*EXERCISE DETAILS:*
Transcribe the following entries word for word. End with the line where "localparam int QUEUE_DEPTH = 2;" appears.

*DATA FOR REVIEW:*
$ cat src/cbsc_pkg.sv
package cbsc_pkg;

   localparam int NUM_CC_REGS = 4;
   localparam int CC_W        = 7;
   localparam int POS_W       = 3;
   localparam int CSR_ADDR_W  = 4;
   localparam int CSR_DATA_W  = 32;
   localparam int QUEUE_DEPTH = 2;
   localparam int THERM_MAX   = 8;

   typedef struct packed {
      logic [CC_W-1:0] controller_number;
      logic [CC_W-1:0] level_value;
   } req_type;

   typedef struct packed {
      logic serial_bit;
      logic latch_now;
   } rsp_type;

   typedef struct packed {
      logic             hit;
      logic [POS_W-1:0] pos;
      logic [7:0]       pattern;
   } cmd_type;

   typedef struct packed {
      logic    valid;
      logic    full;
      cmd_type cmd;
   } queue_status_type;

   typedef enum logic {
      BACK_IDLE,
      BACK_SHIFT
   } back_state_type;

   localparam logic [7:0] THERM_TABLE [0:THERM_MAX] = '{
      8'h00, 8'h01, 8'h03, 8'h07, 8'h0F, 8'h1F, 8'h3F, 8'h7F, 8'hFF
   };

   function automatic logic [7:0] therm_code(input logic [CC_W-1:0] lvl);
      logic [3:0] idx;
      idx = (lvl > CC_W'(THERM_MAX)) ? 4'(THERM_MAX) : lvl[3:0];
      return THERM_TABLE[idx];
   endfunction

endpackage

$ cat src/cbsc_front.sv
module cbsc_front #(
   parameter int NUM_REGS = 4
) (
   input  logic                               clock,
   input  logic                               reset,
   input  logic                               req_valid,
   output logic                               req_ready,
   input  cbsc_pkg::req_type                  req_data,
   input  logic                               csr_psel,
   input  logic                               csr_penable,
   input  logic                               csr_pwrite,
   input  logic [cbsc_pkg::CSR_ADDR_W-1:0]    csr_paddr,
   input  logic [cbsc_pkg::CSR_DATA_W-1:0]    csr_pwdata,
   output logic [cbsc_pkg::CSR_DATA_W-1:0]    csr_prdata,
   output logic                               csr_pready,
   input  logic                               q_full,
   output logic                               q_push,
   output cbsc_pkg::cmd_type                  q_cmd
);

   logic [cbsc_pkg::CC_W-1:0] cc_ff [0:cbsc_pkg::NUM_CC_REGS-1];
   logic [1:0]                csr_idx;
   logic                      csr_write;

   assign csr_idx    = csr_paddr[3:2];
   assign csr_pready = 1'b1;
   assign csr_write  = csr_psel && csr_penable && csr_pwrite && csr_pready;
   assign csr_prdata = {(cbsc_pkg::CSR_DATA_W - cbsc_pkg::CC_W)'(0), cc_ff[csr_idx]};

   always_ff @(posedge clock) begin
      if (reset) begin
         for (int i = 0; i < cbsc_pkg::NUM_CC_REGS; i++) begin
            cc_ff[i] <= cbsc_pkg::CC_W'(i);
         end
      end else if (csr_write) begin
         cc_ff[csr_idx] <= csr_pwdata[cbsc_pkg::CC_W-1:0];
      end
   end

   assign req_ready = !q_full;
   assign q_push    = req_valid && req_ready;

   // lowest matching position wins
   always_comb begin
      q_cmd.hit     = 1'b0;
      q_cmd.pos     = '0;
      q_cmd.pattern = cbsc_pkg::therm_code(req_data.level_value);
      for (int i = cbsc_pkg::NUM_CC_REGS - 1; i >= 0; i--) begin
         if (i < NUM_REGS && cc_ff[i] == req_data.controller_number) begin
            q_cmd.hit = 1'b1;
            q_cmd.pos = cbsc_pkg::POS_W'(i);
         end
      end
   end

endmodule

$ cat src/cbsc_cmd_queue.sv
module cbsc_cmd_queue (
   input  logic                       clock,
   input  logic                       reset,
   input  logic                       push,
   input  cbsc_pkg::cmd_type          push_cmd,
   input  logic                       pop,
   output cbsc_pkg::queue_status_type status
);

   cbsc_pkg::cmd_type entry_ff [0:cbsc_pkg::QUEUE_DEPTH-1];
   logic              wr_ptr_ff;
   logic              wr_ptr_in;
   logic              rd_ptr_ff;
   logic              rd_ptr_in;
   logic [1:0]        count_ff;
   logic [1:0]        count_in;
   logic              do_push;
   logic              do_pop;

   assign status.valid = (count_ff != 2'd0);
   assign status.full  = (count_ff == 2'(cbsc_pkg::QUEUE_DEPTH));
   assign status.cmd   = entry_ff[rd_ptr_ff];

   assign do_push = push && !status.full;
   assign do_pop  = pop && status.valid;

   always_comb begin
      wr_ptr_in = do_push ? !wr_ptr_ff : wr_ptr_ff;
      rd_ptr_in = do_pop ? !rd_ptr_ff : rd_ptr_ff;
      count_in  = count_ff + 2'(do_push) - 2'(do_pop);
   end

   always_ff @(posedge clock) begin
      if (reset) begin
         wr_ptr_ff <= 1'b0;
         rd_ptr_ff <= 1'b0;
         count_ff  <= 2'd0;
      end else begin
         wr_ptr_ff <= wr_ptr_in;
         rd_ptr_ff <= rd_ptr_in;
         count_ff  <= count_in;
      end
   end

   always_ff @(posedge clock) begin
      if (do_push) begin
         entry_ff[wr_ptr_ff] <= push_cmd;
      end
   end

endmodule

$ cat src/cbsc_back.sv
module cbsc_back #(
   parameter int NUM_REGS = 4
) (
   input  logic                       clock,
   input  logic                       reset,
   input  cbsc_pkg::queue_status_type q_status,
   output logic                       q_pop,
   output logic                       rsp_valid,
   input  logic                       rsp_ready,
   output cbsc_pkg::rsp_type          rsp_data
);

   localparam int CHAIN_W = NUM_REGS * 8;
   localparam int CNT_W   = $clog2(CHAIN_W + 1);

   cbsc_pkg::back_state_type state_ff;
   cbsc_pkg::back_state_type state_in;
   logic [7:0]               store_ff [0:NUM_REGS-1];
   logic [7:0]               store_in [0:NUM_REGS-1];
   logic [CHAIN_W-1:0]       chain_ff;
   logic [CHAIN_W-1:0]       chain_load;
   logic [CNT_W-1:0]         remain_ff;
   logic                     rsp_valid_ff;
   cbsc_pkg::rsp_type        rsp_ff;
   logic                     emit;

   always_comb begin
      for (int i = 0; i < NUM_REGS; i++) begin
         if (q_status.cmd.hit && q_status.cmd.pos == cbsc_pkg::POS_W'(i)) begin
            store_in[i] = q_status.cmd.pattern;
         end else begin
            store_in[i] = store_ff[i];
         end
         chain_load[CHAIN_W-1-8*i -: 8] = store_in[i];
      end
   end

   always_comb begin
      state_in = state_ff;
      q_pop    = 1'b0;
      emit     = 1'b0;
      case (state_ff)
         cbsc_pkg::BACK_IDLE: begin
            if (q_status.valid) begin
               q_pop    = 1'b1;
               state_in = cbsc_pkg::BACK_SHIFT;
            end
         end
         cbsc_pkg::BACK_SHIFT: begin
            if (!rsp_valid_ff || rsp_ready) begin
               emit = 1'b1;
               if (remain_ff == CNT_W'(1)) begin
                  state_in = cbsc_pkg::BACK_IDLE;
               end
            end
         end
         default: begin
            state_in = cbsc_pkg::BACK_IDLE;
         end
      endcase
   end

   always_ff @(posedge clock) begin
      if (reset) begin
         state_ff     <= cbsc_pkg::BACK_IDLE;
         rsp_valid_ff <= 1'b0;
         remain_ff    <= '0;
         for (int i = 0; i < NUM_REGS; i++) begin
            store_ff[i] <= 8'h00;
         end
      end else begin
         state_ff <= state_in;
         if (q_pop) begin
            for (int i = 0; i < NUM_REGS; i++) begin
               store_ff[i] <= store_in[i];
            end
            remain_ff <= CNT_W'(CHAIN_W);
         end else if (emit) begin
            remain_ff <= remain_ff - CNT_W'(1);
         end
         if (emit) begin
            rsp_valid_ff <= 1'b1;
         end else if (rsp_ready) begin
            rsp_valid_ff <= 1'b0;
         end
      end
   end

   always_ff @(posedge clock) begin
      if (q_pop) begin
         chain_ff <= chain_load;
      end else if (emit) begin
         chain_ff <= chain_ff << 1;
      end
      if (emit) begin
         rsp_ff.serial_bit <= chain_ff[CHAIN_W-1];
         rsp_ff.latch_now  <= (remain_ff == CNT_W'(1));
      end
   end

   assign rsp_valid = rsp_valid_ff;
   assign rsp_data  = rsp_ff;

`ifndef SYNTH
   a_shift_has_bits: assert property (@(posedge clock) disable iff (reset)
      state_ff == cbsc_pkg::BACK_SHIFT |-> remain_ff != '0)
      else $error("shifting with no bits left");

   a_pop_loads_count: assert property (@(posedge clock) disable iff (reset)
      q_pop |=> remain_ff == CNT_W'(CHAIN_W) && state_ff == cbsc_pkg::BACK_SHIFT)
      else $error("chain not loaded after pop");

   a_latch_ends_shift: assert property (@(posedge clock) disable iff (reset)
      emit && remain_ff == CNT_W'(1) |=> rsp_valid_ff && rsp_ff.latch_now
                                          && state_ff == cbsc_pkg::BACK_IDLE)
      else $error("latch bit not last");
`endif

endmodule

*TASK RESULT:*
$ cat src/cbsc_pkg.sv
package cbsc_pkg;

   localparam int NUM_CC_REGS = 4;
   localparam int CC_W        = 7;
   localparam int POS_W       = 3;
   localparam int CSR_ADDR_W  = 4;
   localparam int CSR_DATA_W  = 32;
   localparam int QUEUE_DEPTH = 2;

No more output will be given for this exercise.